Location
- Country: United States
- State: Wyoming and Idaho
- Region: Fremont County, Idaho/Teton County, Idaho

Physical characteristics
- Source: Convergence of North Bitch Creek and South Bitch Creek
- • coordinates: 43°59′2.007″N 110°58′48.7308″W﻿ / ﻿43.98389083°N 110.980203000°W
- Mouth: Teton River (Idaho)
- • coordinates: 43°55′26.5722″N 111°17′20.1696″W﻿ / ﻿43.924047833°N 111.288936000°W

= Bitch Creek =

 Bitch Creek is a stream in southeastern Idaho and western Wyoming in the United States. The creek begins at the merger of two forks, North Bitch Creek, and South Bitch Creek, in western Wyoming.
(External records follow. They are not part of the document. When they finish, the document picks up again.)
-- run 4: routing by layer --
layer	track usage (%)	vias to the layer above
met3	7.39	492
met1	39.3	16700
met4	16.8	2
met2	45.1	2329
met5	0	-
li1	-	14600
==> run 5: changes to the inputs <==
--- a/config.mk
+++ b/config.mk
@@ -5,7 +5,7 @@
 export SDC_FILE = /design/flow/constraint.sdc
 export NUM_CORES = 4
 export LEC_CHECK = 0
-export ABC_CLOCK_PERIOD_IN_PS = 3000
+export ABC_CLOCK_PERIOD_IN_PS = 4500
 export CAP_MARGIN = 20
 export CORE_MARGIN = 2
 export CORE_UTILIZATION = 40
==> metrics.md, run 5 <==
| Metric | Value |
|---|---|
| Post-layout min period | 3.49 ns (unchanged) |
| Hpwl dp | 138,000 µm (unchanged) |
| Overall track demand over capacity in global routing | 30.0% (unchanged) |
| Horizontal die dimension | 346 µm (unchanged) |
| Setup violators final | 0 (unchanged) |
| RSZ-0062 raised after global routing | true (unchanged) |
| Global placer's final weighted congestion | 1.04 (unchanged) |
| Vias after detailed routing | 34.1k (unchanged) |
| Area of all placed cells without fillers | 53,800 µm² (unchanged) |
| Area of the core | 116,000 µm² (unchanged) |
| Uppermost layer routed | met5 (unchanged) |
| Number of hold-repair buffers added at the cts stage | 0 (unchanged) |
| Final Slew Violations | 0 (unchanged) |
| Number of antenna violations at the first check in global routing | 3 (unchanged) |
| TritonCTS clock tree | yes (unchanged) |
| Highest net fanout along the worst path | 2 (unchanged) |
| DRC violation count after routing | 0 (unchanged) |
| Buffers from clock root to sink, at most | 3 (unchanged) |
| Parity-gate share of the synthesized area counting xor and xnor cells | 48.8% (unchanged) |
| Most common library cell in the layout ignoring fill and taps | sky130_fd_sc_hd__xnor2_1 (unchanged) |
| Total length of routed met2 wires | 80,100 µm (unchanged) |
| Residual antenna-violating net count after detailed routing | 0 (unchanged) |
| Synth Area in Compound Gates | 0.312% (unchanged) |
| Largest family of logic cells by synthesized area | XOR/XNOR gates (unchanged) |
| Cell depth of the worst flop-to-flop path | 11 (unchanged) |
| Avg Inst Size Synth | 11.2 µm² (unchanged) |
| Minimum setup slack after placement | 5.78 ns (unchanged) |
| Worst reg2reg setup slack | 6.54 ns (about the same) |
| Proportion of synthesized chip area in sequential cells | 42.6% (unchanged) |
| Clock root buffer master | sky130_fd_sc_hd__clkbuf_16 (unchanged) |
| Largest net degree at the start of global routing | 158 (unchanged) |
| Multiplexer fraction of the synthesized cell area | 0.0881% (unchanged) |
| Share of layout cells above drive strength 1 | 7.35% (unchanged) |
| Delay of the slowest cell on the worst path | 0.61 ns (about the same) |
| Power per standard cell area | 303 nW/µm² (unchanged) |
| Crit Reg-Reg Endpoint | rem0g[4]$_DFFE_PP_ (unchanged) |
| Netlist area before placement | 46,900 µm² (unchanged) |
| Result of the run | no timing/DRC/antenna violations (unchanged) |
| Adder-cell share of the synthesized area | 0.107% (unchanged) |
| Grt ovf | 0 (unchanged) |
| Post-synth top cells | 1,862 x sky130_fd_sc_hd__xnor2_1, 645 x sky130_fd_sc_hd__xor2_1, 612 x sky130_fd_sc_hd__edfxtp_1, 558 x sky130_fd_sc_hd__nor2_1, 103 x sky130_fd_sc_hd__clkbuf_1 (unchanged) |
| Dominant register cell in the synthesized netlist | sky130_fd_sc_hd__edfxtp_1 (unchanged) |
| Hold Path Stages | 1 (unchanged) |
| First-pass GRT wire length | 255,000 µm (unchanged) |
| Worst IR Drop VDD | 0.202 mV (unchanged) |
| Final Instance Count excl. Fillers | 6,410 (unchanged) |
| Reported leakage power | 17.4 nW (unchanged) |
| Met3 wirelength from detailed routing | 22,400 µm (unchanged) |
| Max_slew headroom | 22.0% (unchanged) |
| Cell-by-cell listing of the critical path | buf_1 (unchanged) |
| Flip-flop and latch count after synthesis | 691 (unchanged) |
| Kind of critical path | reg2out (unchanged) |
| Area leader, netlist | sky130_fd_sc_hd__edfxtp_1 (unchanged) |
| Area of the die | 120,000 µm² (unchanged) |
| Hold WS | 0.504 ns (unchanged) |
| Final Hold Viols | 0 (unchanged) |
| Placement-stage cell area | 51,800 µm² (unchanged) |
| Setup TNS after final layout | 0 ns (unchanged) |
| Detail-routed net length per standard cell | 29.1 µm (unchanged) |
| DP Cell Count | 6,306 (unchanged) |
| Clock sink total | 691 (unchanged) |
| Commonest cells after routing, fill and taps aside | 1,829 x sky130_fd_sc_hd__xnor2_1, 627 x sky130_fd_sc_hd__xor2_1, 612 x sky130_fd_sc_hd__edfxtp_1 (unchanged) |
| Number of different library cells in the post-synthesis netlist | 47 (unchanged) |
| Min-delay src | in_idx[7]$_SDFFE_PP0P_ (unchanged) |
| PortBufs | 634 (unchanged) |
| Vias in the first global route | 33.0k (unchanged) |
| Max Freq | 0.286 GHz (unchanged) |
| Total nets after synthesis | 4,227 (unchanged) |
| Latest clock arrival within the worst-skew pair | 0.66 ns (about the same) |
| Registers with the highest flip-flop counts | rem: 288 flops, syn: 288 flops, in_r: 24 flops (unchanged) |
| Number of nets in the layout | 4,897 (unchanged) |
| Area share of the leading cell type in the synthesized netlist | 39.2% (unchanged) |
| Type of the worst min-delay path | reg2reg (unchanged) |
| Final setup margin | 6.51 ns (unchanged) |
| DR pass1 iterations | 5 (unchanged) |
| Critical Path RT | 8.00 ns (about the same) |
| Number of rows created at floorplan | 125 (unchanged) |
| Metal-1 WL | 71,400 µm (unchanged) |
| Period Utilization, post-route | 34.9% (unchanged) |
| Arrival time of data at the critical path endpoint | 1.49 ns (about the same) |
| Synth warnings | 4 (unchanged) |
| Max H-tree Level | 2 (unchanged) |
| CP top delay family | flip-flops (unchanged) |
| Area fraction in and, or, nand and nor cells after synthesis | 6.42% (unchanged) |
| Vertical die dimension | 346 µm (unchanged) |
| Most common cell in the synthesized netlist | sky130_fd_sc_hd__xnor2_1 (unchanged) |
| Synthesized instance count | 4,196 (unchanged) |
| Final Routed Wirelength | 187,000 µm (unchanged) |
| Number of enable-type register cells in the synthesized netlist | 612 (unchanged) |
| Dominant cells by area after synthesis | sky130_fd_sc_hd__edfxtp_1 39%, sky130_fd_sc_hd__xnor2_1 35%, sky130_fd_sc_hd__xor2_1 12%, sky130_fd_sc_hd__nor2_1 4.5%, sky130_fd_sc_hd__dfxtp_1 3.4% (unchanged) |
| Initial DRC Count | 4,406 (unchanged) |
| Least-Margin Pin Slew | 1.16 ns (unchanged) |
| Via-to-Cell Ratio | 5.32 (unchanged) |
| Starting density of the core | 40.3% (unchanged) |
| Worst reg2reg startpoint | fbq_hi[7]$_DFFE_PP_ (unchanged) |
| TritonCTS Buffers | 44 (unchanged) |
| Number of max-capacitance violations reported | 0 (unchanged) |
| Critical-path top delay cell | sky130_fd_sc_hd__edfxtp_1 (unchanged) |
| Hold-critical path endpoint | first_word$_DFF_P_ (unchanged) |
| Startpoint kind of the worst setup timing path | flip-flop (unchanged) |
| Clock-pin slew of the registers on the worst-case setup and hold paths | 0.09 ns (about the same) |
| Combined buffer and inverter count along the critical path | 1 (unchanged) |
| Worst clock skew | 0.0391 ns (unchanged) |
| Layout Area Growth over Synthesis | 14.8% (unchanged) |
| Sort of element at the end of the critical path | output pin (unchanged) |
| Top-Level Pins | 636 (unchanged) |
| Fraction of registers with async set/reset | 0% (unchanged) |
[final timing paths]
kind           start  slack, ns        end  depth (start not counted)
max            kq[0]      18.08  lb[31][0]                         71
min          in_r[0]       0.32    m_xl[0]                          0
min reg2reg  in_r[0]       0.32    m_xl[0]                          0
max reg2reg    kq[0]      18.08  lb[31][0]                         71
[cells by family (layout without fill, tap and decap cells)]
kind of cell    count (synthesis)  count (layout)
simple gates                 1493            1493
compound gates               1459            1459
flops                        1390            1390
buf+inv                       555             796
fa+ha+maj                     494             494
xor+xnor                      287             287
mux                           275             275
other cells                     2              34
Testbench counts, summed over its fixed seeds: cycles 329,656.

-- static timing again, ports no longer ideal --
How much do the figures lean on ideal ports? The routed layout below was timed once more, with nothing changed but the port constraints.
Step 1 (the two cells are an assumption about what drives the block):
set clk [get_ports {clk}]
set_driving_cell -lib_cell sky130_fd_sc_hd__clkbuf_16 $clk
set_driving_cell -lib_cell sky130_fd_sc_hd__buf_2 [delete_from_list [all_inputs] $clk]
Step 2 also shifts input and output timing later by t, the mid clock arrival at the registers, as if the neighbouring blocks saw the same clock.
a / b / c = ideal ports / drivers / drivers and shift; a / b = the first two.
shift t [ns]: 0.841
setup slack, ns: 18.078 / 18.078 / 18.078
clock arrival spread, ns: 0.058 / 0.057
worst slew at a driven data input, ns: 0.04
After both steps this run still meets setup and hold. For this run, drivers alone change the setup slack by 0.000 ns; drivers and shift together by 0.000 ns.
Background: an optimization exercise with open tools, aiming at small area, a short achievable clock period and few clock cycles. Do not read the settings as production practice.
The RTL was checked by simulation tests, not by an equivalence proof against the original design.

// hallmark_lane
module hallmark_lane (
    input  wire         clk,
    input  wire         rst,
    input  wire         start,
    input  wire [7:0]   stream,
    input  wire [1:0]   tflag,
    input  wire         restart,
    input  wire [63:0]  seq,
    input  wire [47:0]  sec,
    input  wire [31:0]  nsec,
    input  wire [3:0]   nrange,
    input  wire [63:0]  devser,
    input  wire [255:0] prev,
    output wire         idle,
    input  wire         in_valid,
    input  wire [63:0]  in_data,
    output wire         in_ready,
    output reg          done,
    output wire [255:0] hallmark
);
Size in the first run: about 6600 cells after synthesis, ~1200 flip-flops, roughly 0.064 mm² of cells after synthesis.
make LEC_CHECK=0 CAP_MARGIN=20 CORE_MARGIN=2 CORE_UTILIZATION=30 CTS_BUF_LIST='sky130_fd_sc_hd__clkbuf_4 sky130_fd_sc_hd__clkbuf_8' PLACE_DENSITY=0.5 SETUP_SLACK_MARGIN=5 SLEW_MARGIN=20 finish   # period 10.0 ns
run.sh (not shown) runs the stock make flow with config.mk's settings and CLKGATE_MAP_FILE= SYNTH_SCRIPT=/design/flow/synth_recipe.tcl, a recipe that flattens the netlist after the stock synthesis.
Testbench counts at the start, summed over its fixed seeds: cycles 447,163.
Before crossing into Idaho, it is joined by Crater Creek and Jackpine Creek. It serves as the border between Fremont County and Teton County once entering Idaho. It empties into the Teton River northwest of Driggs. Excluding the forks, it is about 15 mi long.

A previous alternate name for this waterway was North Fork Teton River.

The name is said to be a corruption of the French word "biche" (which means doe), and French trappers originally named the waterway "Anse de Biche."